◆ **PROBLEM DETAILS**: Count the lines in the records that hold the string "playfield". Only the number should be given.

◆ **RECORDS FOR THE TASK**:
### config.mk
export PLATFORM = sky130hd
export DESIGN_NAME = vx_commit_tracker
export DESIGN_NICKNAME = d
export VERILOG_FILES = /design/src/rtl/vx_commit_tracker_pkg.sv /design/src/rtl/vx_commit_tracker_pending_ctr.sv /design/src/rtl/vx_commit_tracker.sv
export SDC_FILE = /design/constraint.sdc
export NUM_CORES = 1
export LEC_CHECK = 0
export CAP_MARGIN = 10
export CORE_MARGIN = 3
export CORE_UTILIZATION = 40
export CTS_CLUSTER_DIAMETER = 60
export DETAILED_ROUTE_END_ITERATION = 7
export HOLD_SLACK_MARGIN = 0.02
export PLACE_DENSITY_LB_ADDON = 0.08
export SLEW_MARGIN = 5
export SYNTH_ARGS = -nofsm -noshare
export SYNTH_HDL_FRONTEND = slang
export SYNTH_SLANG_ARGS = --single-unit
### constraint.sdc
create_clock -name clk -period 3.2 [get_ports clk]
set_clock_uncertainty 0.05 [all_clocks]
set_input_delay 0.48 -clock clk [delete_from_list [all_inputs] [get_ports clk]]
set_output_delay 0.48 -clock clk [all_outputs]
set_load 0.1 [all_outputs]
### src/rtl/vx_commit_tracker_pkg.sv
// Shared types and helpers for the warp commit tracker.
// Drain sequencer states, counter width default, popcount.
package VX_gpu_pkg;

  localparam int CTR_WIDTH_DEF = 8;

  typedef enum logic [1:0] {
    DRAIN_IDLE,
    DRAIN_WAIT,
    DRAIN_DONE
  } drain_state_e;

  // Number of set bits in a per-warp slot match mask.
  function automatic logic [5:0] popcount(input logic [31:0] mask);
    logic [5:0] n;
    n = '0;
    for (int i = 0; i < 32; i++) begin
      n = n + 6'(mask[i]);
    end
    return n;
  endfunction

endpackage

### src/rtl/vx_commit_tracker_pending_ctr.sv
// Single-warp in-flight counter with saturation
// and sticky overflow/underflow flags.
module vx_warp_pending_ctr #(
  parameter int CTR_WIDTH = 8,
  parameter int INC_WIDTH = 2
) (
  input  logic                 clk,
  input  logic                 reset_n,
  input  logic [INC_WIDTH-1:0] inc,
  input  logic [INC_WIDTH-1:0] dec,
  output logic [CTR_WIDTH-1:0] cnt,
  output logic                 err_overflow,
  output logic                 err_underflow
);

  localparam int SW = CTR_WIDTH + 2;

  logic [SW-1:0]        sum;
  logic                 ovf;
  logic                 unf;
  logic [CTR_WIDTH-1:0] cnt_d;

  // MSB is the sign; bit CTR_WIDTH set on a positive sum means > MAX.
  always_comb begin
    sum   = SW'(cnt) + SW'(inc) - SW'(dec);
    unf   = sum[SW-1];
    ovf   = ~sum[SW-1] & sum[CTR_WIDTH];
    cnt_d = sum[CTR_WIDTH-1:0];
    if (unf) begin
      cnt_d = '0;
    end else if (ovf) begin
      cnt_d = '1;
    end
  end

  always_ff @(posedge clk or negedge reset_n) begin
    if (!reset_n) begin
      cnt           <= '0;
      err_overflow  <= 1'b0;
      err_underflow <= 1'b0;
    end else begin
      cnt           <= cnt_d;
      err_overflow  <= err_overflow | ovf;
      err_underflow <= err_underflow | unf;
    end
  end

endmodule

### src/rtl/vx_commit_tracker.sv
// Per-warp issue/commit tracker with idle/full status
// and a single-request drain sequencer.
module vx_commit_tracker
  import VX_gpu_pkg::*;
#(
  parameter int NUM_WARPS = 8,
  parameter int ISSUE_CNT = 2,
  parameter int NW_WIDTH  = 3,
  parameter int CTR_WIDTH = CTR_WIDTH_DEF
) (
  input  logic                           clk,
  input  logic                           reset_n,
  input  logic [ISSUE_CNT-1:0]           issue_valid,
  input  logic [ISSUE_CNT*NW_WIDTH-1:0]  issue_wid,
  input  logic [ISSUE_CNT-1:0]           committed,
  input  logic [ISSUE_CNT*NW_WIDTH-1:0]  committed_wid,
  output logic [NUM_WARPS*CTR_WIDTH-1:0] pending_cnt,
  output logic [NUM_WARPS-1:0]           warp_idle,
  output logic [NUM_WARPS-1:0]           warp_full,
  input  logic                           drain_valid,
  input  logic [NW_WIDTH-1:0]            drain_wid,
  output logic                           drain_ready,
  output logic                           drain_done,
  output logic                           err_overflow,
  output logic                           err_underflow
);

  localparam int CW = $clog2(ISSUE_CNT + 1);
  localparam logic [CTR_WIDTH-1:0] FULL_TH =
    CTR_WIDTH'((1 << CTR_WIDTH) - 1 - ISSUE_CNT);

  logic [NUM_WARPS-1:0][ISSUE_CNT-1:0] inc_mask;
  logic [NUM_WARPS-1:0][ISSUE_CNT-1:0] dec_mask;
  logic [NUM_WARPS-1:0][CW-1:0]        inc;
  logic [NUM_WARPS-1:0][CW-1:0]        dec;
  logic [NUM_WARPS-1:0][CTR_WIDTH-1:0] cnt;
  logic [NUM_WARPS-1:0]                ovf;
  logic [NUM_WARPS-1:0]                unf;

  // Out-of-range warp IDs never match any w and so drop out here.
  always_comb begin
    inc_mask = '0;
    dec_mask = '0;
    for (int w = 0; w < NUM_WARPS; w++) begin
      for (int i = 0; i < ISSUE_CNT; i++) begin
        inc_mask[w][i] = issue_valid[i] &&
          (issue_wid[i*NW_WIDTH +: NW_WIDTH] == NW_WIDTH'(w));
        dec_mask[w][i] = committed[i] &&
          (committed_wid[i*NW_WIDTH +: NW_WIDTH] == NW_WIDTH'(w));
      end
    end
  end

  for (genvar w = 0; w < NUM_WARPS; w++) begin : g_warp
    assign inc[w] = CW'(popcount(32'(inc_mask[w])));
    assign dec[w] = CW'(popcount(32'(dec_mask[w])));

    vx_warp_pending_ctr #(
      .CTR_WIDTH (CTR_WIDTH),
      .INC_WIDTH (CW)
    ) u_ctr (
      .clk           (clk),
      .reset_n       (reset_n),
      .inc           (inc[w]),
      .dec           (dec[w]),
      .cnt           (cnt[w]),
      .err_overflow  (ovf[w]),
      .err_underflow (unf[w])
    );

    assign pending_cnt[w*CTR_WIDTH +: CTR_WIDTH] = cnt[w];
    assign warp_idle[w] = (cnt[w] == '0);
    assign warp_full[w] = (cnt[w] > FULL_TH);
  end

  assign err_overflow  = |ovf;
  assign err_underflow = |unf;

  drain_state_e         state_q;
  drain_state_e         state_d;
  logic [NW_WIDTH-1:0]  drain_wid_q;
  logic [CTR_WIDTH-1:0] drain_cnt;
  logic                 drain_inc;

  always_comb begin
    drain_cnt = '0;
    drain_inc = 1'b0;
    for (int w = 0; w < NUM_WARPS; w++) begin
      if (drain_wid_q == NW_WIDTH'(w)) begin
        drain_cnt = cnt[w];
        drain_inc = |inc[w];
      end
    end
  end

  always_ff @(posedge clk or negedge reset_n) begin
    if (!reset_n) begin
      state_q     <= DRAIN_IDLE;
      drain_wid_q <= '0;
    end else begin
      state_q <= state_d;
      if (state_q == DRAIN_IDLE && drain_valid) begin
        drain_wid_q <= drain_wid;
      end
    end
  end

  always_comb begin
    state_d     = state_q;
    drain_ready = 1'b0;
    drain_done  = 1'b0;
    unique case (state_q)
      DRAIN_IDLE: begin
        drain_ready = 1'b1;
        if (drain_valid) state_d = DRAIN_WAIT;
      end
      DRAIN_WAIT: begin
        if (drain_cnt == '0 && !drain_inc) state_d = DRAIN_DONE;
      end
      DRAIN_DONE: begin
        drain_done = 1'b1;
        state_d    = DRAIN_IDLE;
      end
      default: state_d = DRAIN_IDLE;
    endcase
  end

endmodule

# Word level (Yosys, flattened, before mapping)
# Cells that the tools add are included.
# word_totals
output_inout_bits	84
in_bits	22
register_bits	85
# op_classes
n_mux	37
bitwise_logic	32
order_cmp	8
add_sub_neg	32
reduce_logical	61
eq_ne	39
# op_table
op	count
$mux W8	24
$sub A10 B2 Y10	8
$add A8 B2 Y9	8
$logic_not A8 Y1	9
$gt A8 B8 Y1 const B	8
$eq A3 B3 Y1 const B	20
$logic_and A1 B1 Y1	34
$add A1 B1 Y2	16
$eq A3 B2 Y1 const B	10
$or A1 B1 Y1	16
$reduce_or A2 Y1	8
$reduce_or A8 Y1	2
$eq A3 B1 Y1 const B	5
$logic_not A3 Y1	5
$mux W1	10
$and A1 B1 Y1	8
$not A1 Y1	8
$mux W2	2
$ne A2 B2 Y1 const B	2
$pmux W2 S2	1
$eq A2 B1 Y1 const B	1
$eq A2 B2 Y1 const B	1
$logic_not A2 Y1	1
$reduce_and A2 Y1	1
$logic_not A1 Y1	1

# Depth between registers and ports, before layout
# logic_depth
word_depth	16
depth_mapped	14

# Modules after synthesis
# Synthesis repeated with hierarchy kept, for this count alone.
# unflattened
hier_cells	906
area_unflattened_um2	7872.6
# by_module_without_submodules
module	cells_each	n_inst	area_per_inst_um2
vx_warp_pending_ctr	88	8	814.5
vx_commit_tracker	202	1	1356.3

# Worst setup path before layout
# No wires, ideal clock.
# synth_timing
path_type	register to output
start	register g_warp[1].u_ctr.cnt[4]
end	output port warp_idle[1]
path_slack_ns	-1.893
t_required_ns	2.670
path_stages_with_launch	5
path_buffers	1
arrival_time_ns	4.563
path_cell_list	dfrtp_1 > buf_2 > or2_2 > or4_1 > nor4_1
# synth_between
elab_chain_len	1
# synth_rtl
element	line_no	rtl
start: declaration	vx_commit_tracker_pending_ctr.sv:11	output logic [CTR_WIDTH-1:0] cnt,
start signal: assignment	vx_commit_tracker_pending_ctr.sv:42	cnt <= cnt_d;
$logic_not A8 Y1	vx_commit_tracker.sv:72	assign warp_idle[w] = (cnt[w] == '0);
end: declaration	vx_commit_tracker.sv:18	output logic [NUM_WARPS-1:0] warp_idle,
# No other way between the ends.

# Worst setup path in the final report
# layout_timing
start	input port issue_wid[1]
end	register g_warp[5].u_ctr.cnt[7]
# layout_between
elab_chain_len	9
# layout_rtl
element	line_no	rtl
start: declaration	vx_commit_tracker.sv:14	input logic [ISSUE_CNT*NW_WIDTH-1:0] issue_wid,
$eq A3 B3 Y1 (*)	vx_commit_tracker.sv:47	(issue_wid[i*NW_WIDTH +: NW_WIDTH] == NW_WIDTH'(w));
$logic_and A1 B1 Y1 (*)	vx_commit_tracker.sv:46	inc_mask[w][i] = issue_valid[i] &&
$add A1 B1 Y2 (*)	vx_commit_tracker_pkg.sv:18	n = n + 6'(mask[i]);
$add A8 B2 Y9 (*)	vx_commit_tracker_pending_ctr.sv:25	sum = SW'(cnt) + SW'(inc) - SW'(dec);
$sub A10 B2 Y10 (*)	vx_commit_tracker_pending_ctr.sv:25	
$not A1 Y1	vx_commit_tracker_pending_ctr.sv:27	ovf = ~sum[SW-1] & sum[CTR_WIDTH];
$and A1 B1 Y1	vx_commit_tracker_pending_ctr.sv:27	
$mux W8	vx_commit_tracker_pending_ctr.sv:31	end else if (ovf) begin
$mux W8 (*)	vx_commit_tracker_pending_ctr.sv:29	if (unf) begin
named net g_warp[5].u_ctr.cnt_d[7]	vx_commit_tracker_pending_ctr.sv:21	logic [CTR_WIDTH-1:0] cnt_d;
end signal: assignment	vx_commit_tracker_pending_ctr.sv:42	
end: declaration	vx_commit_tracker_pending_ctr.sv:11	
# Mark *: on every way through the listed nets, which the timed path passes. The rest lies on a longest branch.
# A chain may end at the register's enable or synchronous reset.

---

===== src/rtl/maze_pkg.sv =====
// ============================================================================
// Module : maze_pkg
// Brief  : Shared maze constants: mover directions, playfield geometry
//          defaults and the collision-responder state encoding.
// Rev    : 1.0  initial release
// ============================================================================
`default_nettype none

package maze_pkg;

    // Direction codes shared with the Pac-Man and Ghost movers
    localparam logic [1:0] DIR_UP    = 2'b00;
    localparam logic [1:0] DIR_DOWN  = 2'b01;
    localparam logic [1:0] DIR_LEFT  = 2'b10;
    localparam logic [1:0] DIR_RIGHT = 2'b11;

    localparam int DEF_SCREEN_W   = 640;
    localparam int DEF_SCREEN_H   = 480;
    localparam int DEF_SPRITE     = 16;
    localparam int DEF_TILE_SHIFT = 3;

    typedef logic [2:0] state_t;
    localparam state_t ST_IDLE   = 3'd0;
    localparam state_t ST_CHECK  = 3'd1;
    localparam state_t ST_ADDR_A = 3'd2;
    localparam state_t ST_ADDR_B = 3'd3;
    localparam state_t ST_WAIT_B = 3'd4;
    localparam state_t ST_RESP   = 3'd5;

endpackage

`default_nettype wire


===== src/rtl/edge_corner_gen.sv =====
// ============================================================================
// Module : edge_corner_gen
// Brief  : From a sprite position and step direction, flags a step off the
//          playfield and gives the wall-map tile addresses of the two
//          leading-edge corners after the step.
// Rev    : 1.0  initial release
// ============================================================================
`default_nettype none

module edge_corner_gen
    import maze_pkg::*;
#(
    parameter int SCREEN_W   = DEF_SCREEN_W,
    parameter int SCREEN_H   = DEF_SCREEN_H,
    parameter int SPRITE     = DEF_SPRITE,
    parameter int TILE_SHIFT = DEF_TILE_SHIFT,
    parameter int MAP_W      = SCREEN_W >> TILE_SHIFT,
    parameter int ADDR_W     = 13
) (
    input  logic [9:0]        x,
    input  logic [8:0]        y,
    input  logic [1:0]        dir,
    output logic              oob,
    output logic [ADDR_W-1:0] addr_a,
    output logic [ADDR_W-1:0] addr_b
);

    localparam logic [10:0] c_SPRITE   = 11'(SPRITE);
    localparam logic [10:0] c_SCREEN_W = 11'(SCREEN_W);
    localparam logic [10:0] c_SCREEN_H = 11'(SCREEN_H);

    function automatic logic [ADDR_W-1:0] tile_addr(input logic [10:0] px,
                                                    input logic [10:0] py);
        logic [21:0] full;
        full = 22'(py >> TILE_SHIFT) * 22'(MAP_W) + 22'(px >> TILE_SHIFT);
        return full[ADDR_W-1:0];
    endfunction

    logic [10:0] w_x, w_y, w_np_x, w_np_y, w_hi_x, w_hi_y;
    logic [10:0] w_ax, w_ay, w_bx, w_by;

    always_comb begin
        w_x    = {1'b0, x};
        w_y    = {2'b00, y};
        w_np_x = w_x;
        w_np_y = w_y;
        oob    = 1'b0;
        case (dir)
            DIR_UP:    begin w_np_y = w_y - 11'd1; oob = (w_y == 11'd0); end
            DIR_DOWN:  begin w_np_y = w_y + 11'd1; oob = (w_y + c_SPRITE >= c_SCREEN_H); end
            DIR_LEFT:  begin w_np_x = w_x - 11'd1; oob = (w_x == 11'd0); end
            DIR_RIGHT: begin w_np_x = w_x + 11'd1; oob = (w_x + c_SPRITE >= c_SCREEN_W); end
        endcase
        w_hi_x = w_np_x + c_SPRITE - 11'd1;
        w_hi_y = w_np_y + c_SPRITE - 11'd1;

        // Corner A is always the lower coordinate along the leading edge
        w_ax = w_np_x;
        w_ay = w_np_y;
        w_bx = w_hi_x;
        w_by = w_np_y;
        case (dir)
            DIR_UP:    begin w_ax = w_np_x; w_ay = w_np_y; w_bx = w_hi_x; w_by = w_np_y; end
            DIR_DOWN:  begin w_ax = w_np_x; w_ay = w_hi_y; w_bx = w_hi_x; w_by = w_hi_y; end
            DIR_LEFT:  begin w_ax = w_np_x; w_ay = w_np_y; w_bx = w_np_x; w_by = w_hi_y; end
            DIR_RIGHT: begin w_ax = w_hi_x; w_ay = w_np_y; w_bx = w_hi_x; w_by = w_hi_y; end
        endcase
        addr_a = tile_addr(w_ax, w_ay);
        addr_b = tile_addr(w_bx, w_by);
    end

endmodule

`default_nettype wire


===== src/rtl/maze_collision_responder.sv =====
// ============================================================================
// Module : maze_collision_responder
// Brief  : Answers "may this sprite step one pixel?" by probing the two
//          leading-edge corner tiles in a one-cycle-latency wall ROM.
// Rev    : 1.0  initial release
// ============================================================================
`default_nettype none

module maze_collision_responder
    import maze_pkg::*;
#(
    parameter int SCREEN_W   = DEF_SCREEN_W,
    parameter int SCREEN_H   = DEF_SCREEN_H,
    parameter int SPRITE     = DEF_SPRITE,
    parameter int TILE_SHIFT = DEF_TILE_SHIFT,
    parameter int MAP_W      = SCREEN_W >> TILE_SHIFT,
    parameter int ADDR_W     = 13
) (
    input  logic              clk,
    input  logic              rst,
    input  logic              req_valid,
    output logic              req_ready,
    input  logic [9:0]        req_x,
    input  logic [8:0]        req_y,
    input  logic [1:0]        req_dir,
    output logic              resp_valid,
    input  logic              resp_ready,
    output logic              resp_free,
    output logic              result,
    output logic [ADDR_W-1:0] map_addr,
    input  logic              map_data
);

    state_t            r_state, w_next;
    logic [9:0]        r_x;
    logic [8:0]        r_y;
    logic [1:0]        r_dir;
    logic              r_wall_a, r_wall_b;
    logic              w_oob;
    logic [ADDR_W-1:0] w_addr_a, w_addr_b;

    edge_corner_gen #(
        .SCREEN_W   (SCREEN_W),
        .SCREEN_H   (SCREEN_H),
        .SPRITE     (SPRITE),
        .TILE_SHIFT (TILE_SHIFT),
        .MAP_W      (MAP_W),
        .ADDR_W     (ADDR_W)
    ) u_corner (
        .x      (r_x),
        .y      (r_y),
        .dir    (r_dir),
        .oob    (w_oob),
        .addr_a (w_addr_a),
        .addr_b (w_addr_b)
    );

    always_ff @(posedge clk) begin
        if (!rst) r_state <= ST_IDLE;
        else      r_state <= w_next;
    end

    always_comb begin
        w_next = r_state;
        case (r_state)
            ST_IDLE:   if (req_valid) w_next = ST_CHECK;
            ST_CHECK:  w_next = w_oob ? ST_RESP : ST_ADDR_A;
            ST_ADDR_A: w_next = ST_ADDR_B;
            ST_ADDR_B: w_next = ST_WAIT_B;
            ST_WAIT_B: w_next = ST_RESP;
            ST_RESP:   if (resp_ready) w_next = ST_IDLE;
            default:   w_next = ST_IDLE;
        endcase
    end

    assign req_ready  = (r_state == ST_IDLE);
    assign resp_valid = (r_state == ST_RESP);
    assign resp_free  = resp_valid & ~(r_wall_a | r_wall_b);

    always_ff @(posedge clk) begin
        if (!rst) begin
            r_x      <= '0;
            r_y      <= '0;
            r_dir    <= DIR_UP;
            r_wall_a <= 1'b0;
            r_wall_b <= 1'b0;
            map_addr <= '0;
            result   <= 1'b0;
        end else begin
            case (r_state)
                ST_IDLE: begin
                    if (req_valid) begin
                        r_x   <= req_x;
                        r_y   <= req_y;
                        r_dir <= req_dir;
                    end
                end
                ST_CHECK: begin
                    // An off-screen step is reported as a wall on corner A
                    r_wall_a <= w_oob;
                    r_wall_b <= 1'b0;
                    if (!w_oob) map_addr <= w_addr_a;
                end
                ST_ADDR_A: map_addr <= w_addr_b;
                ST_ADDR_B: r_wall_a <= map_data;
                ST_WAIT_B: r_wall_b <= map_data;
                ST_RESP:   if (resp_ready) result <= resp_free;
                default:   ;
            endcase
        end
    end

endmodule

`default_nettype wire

◆ **WRITTEN REPLY**: 2